Segment Start: PROVIDED INFORMATION

What follows belongs to an exercise in optimizing a design on an open flow for small area and a short achievable clock period; a production flow would make more cautious choices.
Only simulation tests tie the RTL to the original design; equivalence was not proved.
Power figures rest on the tool's default switching activity, not on a simulated workload.

==> inputs of trial 50 <==
==> flow/design.v <==
package vstore_pkg;
    localparam logic [31:0]   RST_WORD = 32'hbeefdead;
    localparam logic [1023:0] RST_REP  = {32{RST_WORD}};
    function automatic logic [31:0] ptr_age(
        input logic [31:0] ptr,
        input logic [31:0] base,
        input int unsigned w
    );
        ptr_age = (ptr - base) & ((32'd1 << w) - 32'd1);
    endfunction
endpackage
module vstore_fwd
#(
    parameter int DEPTH  = 8,
    parameter int ADDR_W = 16,
    parameter int BE_W   = 4,
    parameter int IDX_W  = $clog2(DEPTH)
) (
    input  logic                     ld_en,
    input  logic [ADDR_W-1:0]        ld_addr,
    input  logic [BE_W-1:0]          ld_be,
    input  logic [IDX_W:0]           ld_tail,
    input  logic [IDX_W:0]           head,
    input  logic [DEPTH-1:0]         filled,
    input  logic [DEPTH*ADDR_W-1:0]  e_addr,
    input  logic [DEPTH*BE_W-1:0]    e_be,
    input  logic [DEPTH*BE_W*8-1:0]  e_data,
    output logic [BE_W-1:0]          ld_hit_be,
    output logic [BE_W*8-1:0]        ld_data,
    output logic                     ld_stall
);
    localparam int DW = BE_W * 8;
    logic [31:0]      span;
    logic [IDX_W-1:0] idx;
    logic             stall;
    always_comb begin
        ld_hit_be = '0;
        ld_data   = '0;
        stall     = 1'b0;
        idx       = '0;
        span      = vstore_pkg::ptr_age(32'(ld_tail), 32'(head), IDX_W + 1);
        for (int k = 0; k < DEPTH; k++) begin
            idx = head[IDX_W-1:0] + IDX_W'(k);
            if (32'(k) < span) begin
                if (!filled[idx])
                    stall = 1'b1;
                if (e_addr[idx*ADDR_W +: ADDR_W] == ld_addr) begin
                    for (int b = 0; b < BE_W; b++) begin
                        if (e_be[idx*BE_W + b] && ld_be[b]) begin
                            ld_hit_be[b]     = 1'b1;
                            ld_data[b*8 +: 8] = e_data[idx*DW + b*8 +: 8];
                        end
                    end
                end
            end
        end
        if (!ld_en || stall) begin
            ld_hit_be = '0;
            ld_data   = '0;
        end
        ld_stall = ld_en && stall;
    end
endmodule
What follows belongs to an exercise in optimizing a design on an open flow for small area, a short achievable clock period and few clock cycles per item; a production flow would make more cautious choices.
The RTL was checked by simulation tests, not by an equivalence proof against the original design.
Power and IR drop assume default switching activity.

[flow/design.v]
module limb_mul_sequencer #(
  parameter int W       = 32,
  parameter int LIMBS   = 4,
  parameter int MUL_LAT = 2
) (
  input  logic                   clk,
  input  logic                   rst,
  input  logic                   start,
  input  logic [W*LIMBS-1:0]     a,
  input  logic [W*LIMBS-1:0]     b,
  output logic                   busy,
  output logic [2*W*LIMBS-1:0]   product,
  output logic                   done,
  output logic                   mul_start,
  output logic [W-1:0]           mul_a,
  output logic [W-1:0]           mul_b,
  input  logic [2*W-1:0]         mul_product
);
  localparam int N  = W * LIMBS;      
  localparam int AW = 2 * W + 3;      
  localparam int LW = 2 * N - 2 * W;  
  localparam int PS = MUL_LAT + 1;    
  logic [N-1:0]    a_q, b_q;
  logic            act_q;
  logic [3:0]      t_q;
  logic [1:0]      isel_q, jsel_q;
  logic            busy_q;
  logic            accept;
  logic            ms_q;
  logic [W-1:0]    ma_q, mb_q;
  logic            v_q  [PS+1];
  logic            f_q  [PS+1];
  logic            s_q  [PS+1];
  logic            l_q  [PS+1];
  logic [2*W-1:0]  p_q;               
  logic [AW-1:0]   w_q;               
  logic [LW-1:0]   lo_q;              
  logic            done_q;
  logic [3:0]      t_nx;
  logic [1:0]      i_nx, j_nx;
  logic            newcol;
  logic [AW-1:0]   sum, cur;
  assign accept = start & ~busy_q & ~done_q;
  assign t_nx = t_q + 4'd1;
  always_comb begin
    i_nx = 2'd0; j_nx = 2'd0;
    case (t_nx)
      4'd0:  begin i_nx = 2'd0; j_nx = 2'd0; end
      4'd1:  begin i_nx = 2'd0; j_nx = 2'd1; end
      4'd2:  begin i_nx = 2'd1; j_nx = 2'd0; end
      4'd3:  begin i_nx = 2'd0; j_nx = 2'd2; end
      4'd4:  begin i_nx = 2'd1; j_nx = 2'd1; end
      4'd5:  begin i_nx = 2'd2; j_nx = 2'd0; end
      4'd6:  begin i_nx = 2'd0; j_nx = 2'd3; end
      4'd7:  begin i_nx = 2'd1; j_nx = 2'd2; end
      4'd8:  begin i_nx = 2'd2; j_nx = 2'd1; end
      4'd9:  begin i_nx = 2'd3; j_nx = 2'd0; end
      4'd10: begin i_nx = 2'd1; j_nx = 2'd3; end
      4'd11: begin i_nx = 2'd2; j_nx = 2'd2; end
      4'd12: begin i_nx = 2'd3; j_nx = 2'd1; end
      4'd13: begin i_nx = 2'd2; j_nx = 2'd3; end
      4'd14: begin i_nx = 2'd3; j_nx = 2'd2; end
      default: begin i_nx = 2'd3; j_nx = 2'd3; end
    endcase
  end
  always_comb begin
    case (t_q)
      4'd1, 4'd3, 4'd6, 4'd10, 4'd13, 4'd15: newcol = 1'b1;
      default:                               newcol = 1'b0;
    endcase
  end
  always_ff @(posedge clk) begin
    if (rst) begin
      act_q  <= 1'b0;
      busy_q <= 1'b0;
    end else if (accept) begin
      act_q  <= 1'b1;
      busy_q <= 1'b1;
    end else begin
      if (t_q == 4'd15) act_q <= 1'b0;
      busy_q <= act_q & (t_q != 4'd14) & (t_q != 4'd15);
    end
  end
  always_ff @(posedge clk) begin
    if (accept) begin
      t_q    <= '0;
      isel_q <= '0;
      jsel_q <= '0;
    end else begin
      t_q    <= t_nx;
      isel_q <= i_nx;
      jsel_q <= j_nx;
    end
  end
  always_ff @(posedge clk) begin
    if (!busy_q) begin
      a_q <= a;
      b_q <= b;
    end
  end
  always_ff @(posedge clk) begin
    ma_q <= a_q[isel_q*W +: W];
    mb_q <= b_q[jsel_q*W +: W];
  end
  always_ff @(posedge clk) begin
    if (rst) begin
      ms_q <= 1'b0;
      for (int k = 0; k <= PS; k++) v_q[k] <= 1'b0;
    end else begin
      ms_q   <= act_q;
      v_q[0] <= act_q;
      for (int k = 1; k <= PS; k++) v_q[k] <= v_q[k-1];
    end
  end
  always_ff @(posedge clk) begin
    f_q[0] <= (t_q == 4'd0);
    s_q[0] <= newcol;
    l_q[0] <= (t_q == 4'd15);
    for (int k = 1; k <= PS; k++) begin
      f_q[k] <= f_q[k-1];
      s_q[k] <= s_q[k-1];
      l_q[k] <= l_q[k-1];
    end
  end
  always_ff @(posedge clk) p_q <= mul_product;
  localparam int LV = $clog2(AW);
  logic [AW-1:0] pp [LV+1];
  logic [AW-1:0] gg [LV+1];
  logic [AW-1:0] xa, xb;
  assign xa = w_q;
  assign xb = AW'(p_q);
  assign pp[0] = xa ^ xb;
  assign gg[0] = xa & xb;
  for (genvar lv = 0; lv < LV; lv++) begin : g_lv
    for (genvar bi = 0; bi < AW; bi++) begin : g_bit
      if (bi >= (1 << lv)) begin : g_op
        assign gg[lv+1][bi] = gg[lv][bi] | (pp[lv][bi] & gg[lv][bi-(1<<lv)]);
        assign pp[lv+1][bi] = pp[lv][bi] & pp[lv][bi-(1<<lv)];
      end else begin : g_pass
        assign gg[lv+1][bi] = gg[lv][bi];
        assign pp[lv+1][bi] = pp[lv][bi];
      end
    end
  end
  assign sum = pp[0] ^ {gg[LV][AW-2:0], 1'b0};
  assign cur = f_q[PS] ? AW'(p_q) : sum;
  logic sh_q, kp_q;
  always_ff @(posedge clk) begin
    sh_q <= s_q[PS-2] & ~f_q[PS-1];
    kp_q <= ~s_q[PS-2];
  end
  logic [AW-1:0] w_nx;
  always_comb begin
    for (int k = 0; k < AW; k++) begin
      if (k + W < AW)
        w_nx[k] = (sh_q & sum[k+W]) | (kp_q & sum[k]) | (f_q[PS] & ((k + W < 2*W) ? p_q[(k+W) % (2*W)] : 1'b0));
      else
        w_nx[k] = kp_q & sum[k];
    end
  end
  always_ff @(posedge clk) begin
    w_q <= w_nx;
    if (v_q[PS-1] && s_q[PS-1]) lo_q <= {cur[W-1:0], lo_q[LW-1:W]};
  end
  always_ff @(posedge clk) begin
    if (rst) done_q <= 1'b0;
    else     done_q <= v_q[PS] & l_q[PS];
  end
  assign busy      = busy_q;
  assign done      = done_q;
  assign product   = {w_q[2*W-1:0], lo_q};
  assign mul_start = ms_q;
  assign mul_a     = ma_q;
  assign mul_b     = mb_q;
endmodule
[flow/config.mk]
export PLATFORM = sky130hd
export DESIGN_NAME = limb_mul_sequencer
export DESIGN_NICKNAME = limb_mul_sequencer
export VERILOG_FILES = /design/flow/design.v
export SDC_FILE = /design/flow/constraint.sdc
export NUM_CORES = 4
export LEC_CHECK = 0
export ABC_AREA = 1
export CAP_MARGIN = 20
export CORE_MARGIN = 2
export CORE_UTILIZATION = 50
export CTS_CLUSTER_DIAMETER = 100
export CTS_CLUSTER_SIZE = 25
export SETUP_SLACK_MARGIN = 5
export SLEW_MARGIN = 20
[flow/flow/run.sh]
#!/bin/bash
export BUFFER_PORTS_ARGS="-buffer_cell sky130_fd_sc_hd__buf_1"
export CTS_ARGS="-sink_clustering_enable -repair_clock_nets -sink_clustering_size 25 -sink_clustering_max_diameter 100 -dont_use_dummy_load"
bash standard.sh > standard.log 2>&1
[flow/standard.sh]
#!/bin/bash
# synth_recipe.tcl (not shown) runs the flow's synth.tcl, then flattens the netlist and writes it again
# the make line also repeats each setting of config.mk as NAME=value (left out here)
make -C /OpenROAD-flow-scripts/flow DESIGN_CONFIG=/design/flow/config.mk WORK_HOME=/design/flow/orfs CLKGATE_MAP_FILE= SYNTH_SCRIPT=/design/flow/synth_recipe.tcl "${@:-finish}"
[flow/constraint.sdc]
create_clock -name core_clock -period 8.0 [get_ports {clk}]
set_input_delay 1.6000 -clock core_clock [delete_from_list [all_inputs] [get_ports {clk}]]
set_output_delay 1.6000 -clock core_clock [all_outputs]
set_load 0.01 [all_outputs]
==> reports/summary.txt, run 1 <==
share of flip-flops with an asynchronous set or reset - 0%
Register Area - 17900 sq um
Pwr Total - 11.2 mW
crit end category - output port
Post-Syn Nets - 3004
initial core utilization - 50.3%
synth warn - 7
Critical Path Fanout Max - 2
number of fillers in the final layout - 4784
Synth Area in Adders - 3.38%
CTS tree - done
synth top area cells - edfxtp_1 50%, dfxtp_1 17%, nand2_1 9.2%
M3 GR Usage - 5.82%
CP bufs+invs - 1
setup TNS - 0 ns
GR Util met1 - 38.2%
clk sinks - 671
maximum vdd ir drop - 204 uV
Slew @ Worst Pin - 1.14 ns
Horiz. Die Dim - 236 um
Clock Root Buffer - clkbuf_16
largest family of logic cells by synthesized area - simple AND/OR/NAND/NOR gates
via count - 20600
Synth top area share - 50.0%
global route overflow - 0
first-pass GRT wire length - 123 mm
compound-cell area share of the yosys netlist - 7.07%
Post-Syn Instances - 2609
post-synthesis simple-gate area fraction - 17.2%
total die area - 55700 sq um
CP Data Required Time - 6.40 ns
RSZ-0062 raised after global routing - no
Hold Path Class - register to register
Top-Level Pins - 646
fin. max-slew vios - 0
Post-CTS Hold Fix Bufs - 0
mean routed wirelength per cell - 21.4 um
CTS buffer count - 34
slowest CP cell - dfxtp_1
Leak Pwr - 12.6 nW
final clock skew - 0.0361 ns
NumNets Final - 3642
final worst-path cycle share - 36.7%
post-DP HPWL - 66.2 mm
Worst EP arrival - 1.34 ns
Netlist cell types - 40
vias in the first global route - 19600
xor/xnor cell area share of the yosys netlist - 0.740%
met2 Usage GRT - 49.8%
Fin. Hold Viols - 0
most frequent cell after synthesis - nand2_1
setup violators final - 0
drt via density - 5.21
CTS HTree Levels - 2
Iteration-0 DRC Markers - 1482
DRC viols - 0
total wire length - 84.7 mm
Clk Latency, worst-skew pair - 0.56 ns
number of max-cap violations - 0
Max clock buf depth - 3
Synth top cells by count - 662 x nand2_1, 448 x edfxtp_1, 299 x nor2_1, 292 x inv_1, 223 x dfxtp_1
post-synthesis mux area share - 0%
status - finished clean
initial antenna violation count - 9
Port Buffer Count - 645
pin count of the biggest net entering global routing - 193
Slew headroom - 24.0%
total core area - 53500 sq um
Worst Setup Path Type - register to output port
slowest stage delay, CP - 0.40 ns
GR Util All Layers - 29.7%
Worst-path clk slew - 0.10 ns
Area Growth Syn to Fin - 15.2%
Synth Area per Inst - 10.3 sq um
busiest grt layer - met2
CP cell instances - buf_1
layout cells sized above 1 - 3.30%
routability cong. - 1.00
Post-synth top flop - edfxtp_1
drt first pass iters - 5
synthesized flop and latch total - 671
Post-synth EDFFs - 448
post-synthesis sequential area ratio - 66.6%
Die H - 236 um
Netlist Area Pre-Place - 26900 sq um
Setup crit start kind - register
top cell type by total area after synthesis - edfxtp_1
Power Dens Cells - 360 nW/um^2
multi-input logic area - 7640 sq um
Site Rows - 85
Final ANT Viol Nets - 0
Worst path top cell family by delay - flip-flops
Peak Freq - 340 MHz
minimum clock period - 2.94 ns
-- report_power, final --
part           total, mW  leakage [nW]  internal [mW]  switching (mW)
sequential          4.62          6.20           4.34           0.279
clock               1.79         0.419          0.765            1.03
combinational       4.75          6.02           1.36            3.40
-- placed cells by master, fill, tap and decap left out, types with 4 or more instances in the layout --
cell       Yosys  routed
diode_2        0       8
buf_1          6     645
nor3_1         8       8
edfxtp_1     448     448
xor2_1        17      17
clkbuf_16      0      34
clkinv_1       4       5
inv_1        292     288
o21ai_1        5       5
nand3b_1      18      18
dfxtp_1      223     217
o21ai_0      171     171
a21oi_1       84      84
nand3_2        4       5
nand2_1      662     661
dfxtp_2        0       5
nor2_1       299     299
buf_4          0      15
ha_1          71      71
a211oi_1       4       4
nand2_2       21      22
o21a_1         4       4
o21bai_1       5       5
nand3_1      113     112
o22ai_1       64      64
a21oi_2        4       4
inv_2          3       4
-- layout make-up --
type / count / share of cell area, %
sequential: 671 / 57.8
multi-input combinational: 1580 / 24.7
timing repair buffer: 661 / 8.24
inverter: 299 / 3.65
tap: 696 / 2.81
clock buffer: 34 / 2.75
antenna: 8 / 0.0646
-- state kept, by name (all words and copies together), names as in the netlist --
| register | flops |
|---|---|
| b_q | 128 |
| p_q | 64 |
| v_q | 3 |
| a_q | 128 |
| kp_q | 1 |
| sh_q | 1 |
| busy_q | 1 |
| mb_q | 32 |
| ma_q | 32 |
| lo_q | 192 |
| jsel_q | 2 |
| s_q | 3 |
| isel_q | 2 |
| t_q | 4 |
| act_q | 1 |
| l_q | 4 |
| w_q | 67 |
| done_q | 1 |
| f_q | 4 |
| ms_q | 1 |
-- through the flow --
stage               worst slack (ns)  hold slack (ns)  area [sq um]  cells  utilization, %
CTS                             5.03            0.331         31000   3941            57.9
global placement                5.13            0.310         30100   3907            56.3
global route                    5.01            0.335         31000   3947            57.9
floorplan                       3.43            0.310         26900   2609               -
finish                          5.06            0.329         31000   3949            57.9
detailed placement              5.04            0.313         30100   3907            56.3
-- worst register-to-register path, stage by stage (launching register included) --
cell and delay, ns:
dfxtp_1 0.36, ha_1 0.20, inv_1 0.06, fa_1 0.40
inv_1 0.10, nand3_1 0.07, nand3_1 0.15, nand2_1 0.09
nand2_2 0.13, nand2_1 0.08, nand2_2 0.11, nand2_1 0.12
nand2_1 0.20, nand2_1 0.13, nand2_1 0.08, nand2_1 0.06
nand3_1 0.07, nand2_1 0.14
-- routing by layer --
| metal | vias to the layer above | share of wire, % |
|---|---|---|
| met1 | 9719 | 40 |
| met3 | 140 | 7.8 |
| met5 | - | 0.024 |
| met2 | 817 | 48 |
| li1 | 9914 | - |
| met4 | 4 | 3.9 |
-- repair_timing --
item | 4_1_cts | 5_1_grt
pin swaps | 0 | 0
setup buffers | 0 | 0
gates resized for setup | 1 | 1
setup endpoints to repair | 1 | 1
cloned | 0 | 0
-- worst paths after layout --
check | endpoint | start | depth (start not counted) | slack (ns)
max | product[200] | w_q[8] | 1 | 5.06
min | f_q[2] | f_q[1] | 0 | 0.33
max reg2reg | w_q[12] | w_q[0] | 17 | 5.28
min reg2reg | f_q[2] | f_q[1] | 0 | 0.33
-- cell families after synthesis --
family,count (synthesis)
and+or+nand+nor,1138
DFF,671
buffers and inverters,358
AOI/OAI and AO/OA,349
adders and majority gates,72
xor gates and xnor gates,21
Testbench counts, summed over its fixed seeds: cycles 25,648, items 1,600.
==> run 2, diff against run 1 <==
--- a/flow/config.mk
+++ b/flow/config.mk
@@ -6,8 +6,7 @@
 export NUM_CORES = 4
 export LEC_CHECK = 0
-export ABC_AREA = 1
 export CAP_MARGIN = 20
 export CORE_MARGIN = 2
-export CORE_UTILIZATION = 50
+export CORE_UTILIZATION = 70
 export CTS_CLUSTER_DIAMETER = 100
 export CTS_CLUSTER_SIZE = 25
==> run 2 against run 1 <==
Cell count down 31%. Final area down 5.5%. First-iteration DRC count up 8.4%. Sequential power about the same. Non-clock buffer count up 25. Global-route usage up 8.6 points. Clock power down 7%. Clock-buffer cell count down 4. Die area down 33%. Power down 7.1%. Worst hold slack better by 0.011 ns. Area after synthesis down 7.2%. Critical endpoint is now w_q[66].
==> reports/summary.txt, run 2 <==
status - finished clean
maximum vdd ir drop - 306 uV (+50%)
Netlist cell types - 85 (+110%)
minimum clock period - 3.09 ns (+0.152 ns)
Synth Area per Inst - 15.5 sq um (+51%)
Biggest register - lo_q
mean routed wirelength per cell - 26.8 um (+25%)
total core area - 35300 sq um (-34%)
Die H - 193 um (-18%)
Hold EP - f_q[2]
CTS tree - done
DRC viols - 0 (unchanged)
drt first pass iters - 6 (+1)
Power Dens Cells - 354 nW/um^2 (-1.7%)
Iteration-0 DRC Markers - 1607 (+8.4%)
Netlist Area Pre-Place - 25000 sq um (-7.2%)
Worst Setup Path Type - register to register
Clock Root Buffer - clkbuf_16
Area Growth Syn to Fin - 17.3%
Fin. Hold Viols - 0 (unchanged)
post-DP HPWL - 55.3 mm (-16%)
Slew headroom - 32.0% (+8.0 points)
Leak Pwr - 10.4 nW (-17%)
Peak Freq - 324 MHz (-4.9%)
Port Buffer Count - 645 (unchanged)
Place WS - 4.46 ns (-0.584 ns)
post-synthesis simple-gate area fraction - 5.75% (-11 points)
max FFs per register - 192 (unchanged)
Pwr Total - 10.4 mW (-7.1%)
Clk Latency, worst-skew pair - 0.65 ns (+0.09 ns)
hold path startpoint - f_q[1]
initial core utilization - 70.7% (+20 points)
vias in the first global route - 16400 (-16%)
Post-CTS Hold Fix Bufs - 0 (unchanged)
global route overflow - 0 (unchanged)
layout cells sized above 1 - 10.4% (+7.1 points)
setup TNS - 0 ns (unchanged)
Post-Syn Instances - 1606 (-38%)
clk sinks - 671 (unchanged)
commonest non-fill, non-tap cell in the layout - buf_1
synthesized flop and latch total - 671 (unchanged)
Setup crit start kind - register
Synth top area share - 53.9% (+3.9 points)
top cell type by total area after synthesis - edfxtp_1
first-pass GRT wire length - 102 mm (-17%)
Worst Reg-to-Reg Cells - 13 (-4)
total die area - 37200 sq um (-33%)
top flop regs - lo_q: 192 flops, a_q: 128 flops, b_q: 128 flops
initial antenna violation count - 12 (+3)
launch point of the worst reg-to-reg path - p_q[0]
xor/xnor cell area share of the yosys netlist - 2.07% (+1.3 points)
most frequent cell after synthesis - edfxtp_1
crit end category - register
Worst EP arrival - 3.59 ns (+2.25 ns)
Worst Hold Slack - 0.340 ns (+0.0112 ns)
RSZ-0062 raised after global routing - yes
pin count of the biggest net entering global routing - 96 (-50%)
most frequent cells in the layout - 642 x buf_1, 448 x edfxtp_1, 216 x dfxtp_1
Synth top cells by count - 448 x edfxtp_1, 223 x dfxtp_1, 121 x nand2_1, 89 x a21oi_1, 81 x nor2_1
share of flip-flops with an asynchronous set or reset - 0% (unchanged)
post-synthesis sequential area ratio - 71.8% (+5.2 points)
CTS HTree Levels - 1 (-1)
Top-Level Pins - 646 (unchanged)
Final ANT Viol Nets - 0 (unchanged)
final setup margin - 4.91 ns (-0.152 ns)
r2r setup slk - 4.91 ns (-0.37 ns)
Worst-path clk slew - 0.10 ns (about the same)
CP Data Required Time - 8.50 ns (+2.10 ns)
synth top area cells - edfxtp_1 54%, dfxtp_1 18%, mux4_2 5.8%
fin. max-slew vios - 0 (unchanged)
GR Util All Layers - 38.2% (+8.6 points)
via count - 17000 (-18%)
Horiz. Die Dim - 193 um (-18%)
setup violators final - 0 (unchanged)
Slew @ Worst Pin - 1.02 ns (-0.121 ns)
largest family of logic cells by synthesized area - compound AO/OA/AOI/OAI gates
Post-synth top flop - edfxtp_1
routability cong. - 0.988 (-1.7%)
total wire length - 73.5 mm (-13%)
final worst-path cycle share - 38.6% (+1.9 points)
Post-Syn Nets - 2001 (-33%)
compound-cell area share of the yosys netlist - 8.92% (+1.9 points)
final clock skew - 0.0896 ns (+0.0534 ns)
Synth Area in Adders - 3.64% (+0.26 points)
Max clock buf depth - 3 (unchanged)
post-synthesis mux area share - 6.28% (+6.3 points)
hold path depth - 0 (unchanged)
Hold Path Class - register to register
Critical Path Fanout Max - 4 (+2)
worst flop-to-flop path endpoint - w_q[66]
Site Rows - 69 (-19%)
CTS buffer count - 30 (-12%)
NumNets Final - 2666 (-27%)
number of max-cap violations - 0 (unchanged)
drt via density - 6.19 (+19%)
Post-synth EDFFs - 448 (unchanged)
synth warn - 7 (unchanged)
[run 2: stage by stage]
stage / cells / util, % / instance area [sq um]
6_report: 2744 / 82.9 / 29300
5_1_grt: 2741 / 82.9 / 29300
4_1_cts: 2712 / 81.6 / 28800
3_5_place_dp: 2673 / 78.9 / 27800
3_3_place_gp: 2673 / 78.8 / 27800
2_1_floorplan: 1606 / - / 25000
[run 2: critical path: stages, from the launching register on]
cell	delay [ns]
dfxtp_2	0.37
ha_4	0.14
inv_2	0.04
fa_2	0.40
nand2b_4	0.17
a21oi_4	0.21
o211ai_4	0.13
a211oi_4	0.34
o21bai_2	0.13
a211oi_2	0.29
o2111ai_2	0.23
buf_4	0.22
a21oi_2	0.15
mux2i_1	0.18
[run 2: layout make-up]
class,instances,area [sq um]
Antenna cell,14,35.0
Tap cell,461,577
Sequential cell,671,17900
Clock buffer,30,751
Fill cell,1830,6030
Timing Repair Buffer,686,2750
Multi-Input combinational cell,842,7090
Inverter,40,154
[run 2: timing repair]
item	CTS	global route
endpoints found under the setup margin	60	49
cloned	0	0
gates resized for setup	29	65
pin swaps	11	40
buffers inserted	9	18
[run 2: power by group]
| part | total, mW | internal [mW] | switching (mW) |
|---|---|---|---|
| clock network | 1.66 | 0.669 | 0.988 |
| logic | 4.12 | 1.59 | 2.53 |
| registers | 4.60 | 4.29 | 0.310 |
[run 2: cells by family (layout without fill, tap and decap cells)]
logic type                 after synthesis  in the layout
DFF                                    671            671
AOI/OAI and AO/OA                      320            320
and+or+nand+nor                        315            315
buffers and inverters                   93            756
muxes                                   76             76
adders and majority gates               72             72
xor gates and xnor gates                59             59
other                                    0             14
[run 2: layer usage]
metal	vias to the layer above	global-route usage, %	routed length, um
li1	7411	-	-
met1	8196	46.1	24900
met2	1132	62.3	35800
met3	233	10.7	8340
met4	2	22.0	4430
met5	-	0	13
[run 2: worst max-delay path by stage]
stage,to,start,slack (ns),depth (start not counted)
floorplan,a_q[0],busy_q,3.43,1
global placement,w_q[26],w_q[0],4.58,12
detailed placement,w_q[22],w_q[0],4.46,12
CTS,w_q[34],p_q[0],4.96,12
global route,w_q[66],p_q[0],4.81,13
finish,w_q[66],p_q[0],4.91,13
==> run 3, diff against run 2 <==
==> flow/flow/run.sh (replaced) <==
#!/bin/bash
export BUFFER_PORTS_ARGS="-buffer_cell sky130_fd_sc_hd__buf_1"
bash standard.sh > standard.log 2>&1
--- a/flow/config.mk
+++ b/flow/config.mk
@@ -8,5 +8,5 @@
 export CAP_MARGIN = 20
 export CORE_MARGIN = 2
-export CORE_UTILIZATION = 70
+export CORE_UTILIZATION = 50
 export CTS_CLUSTER_DIAMETER = 100
 export CTS_CLUSTER_SIZE = 25
==> run 3 against run 2 <==
Still clean. Critical path depth stayed put. Die area is 39% higher. Routed wire length is 5.4% lower. Synthesized cell count stayed put. Sequential share of layout area is 0.50 points lower. Fmax is 3.0% higher. Global-route usage is 12 points lower. Critical path type unchanged. Critical endpoint is now w_q[28].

Segment End: PROVIDED INFORMATION

--- WORK TO COMPLETE ---
Print, please, the lines from the first line of the material through the line that contains "function automatic logic", exactly as written and with nothing added.

--- ANSWER FOR THIS EXERCISE ---
What follows belongs to an exercise in optimizing a design on an open flow for small area and a short achievable clock period; a production flow would make more cautious choices.
Only simulation tests tie the RTL to the original design; equivalence was not proved.
Power figures rest on the tool's default switching activity, not on a simulated workload.

==> inputs of trial 50 <==
==> flow/design.v <==
package vstore_pkg;
    localparam logic [31:0]   RST_WORD = 32'hbeefdead;
    localparam logic [1023:0] RST_REP  = {32{RST_WORD}};
    function automatic logic [31:0] ptr_age(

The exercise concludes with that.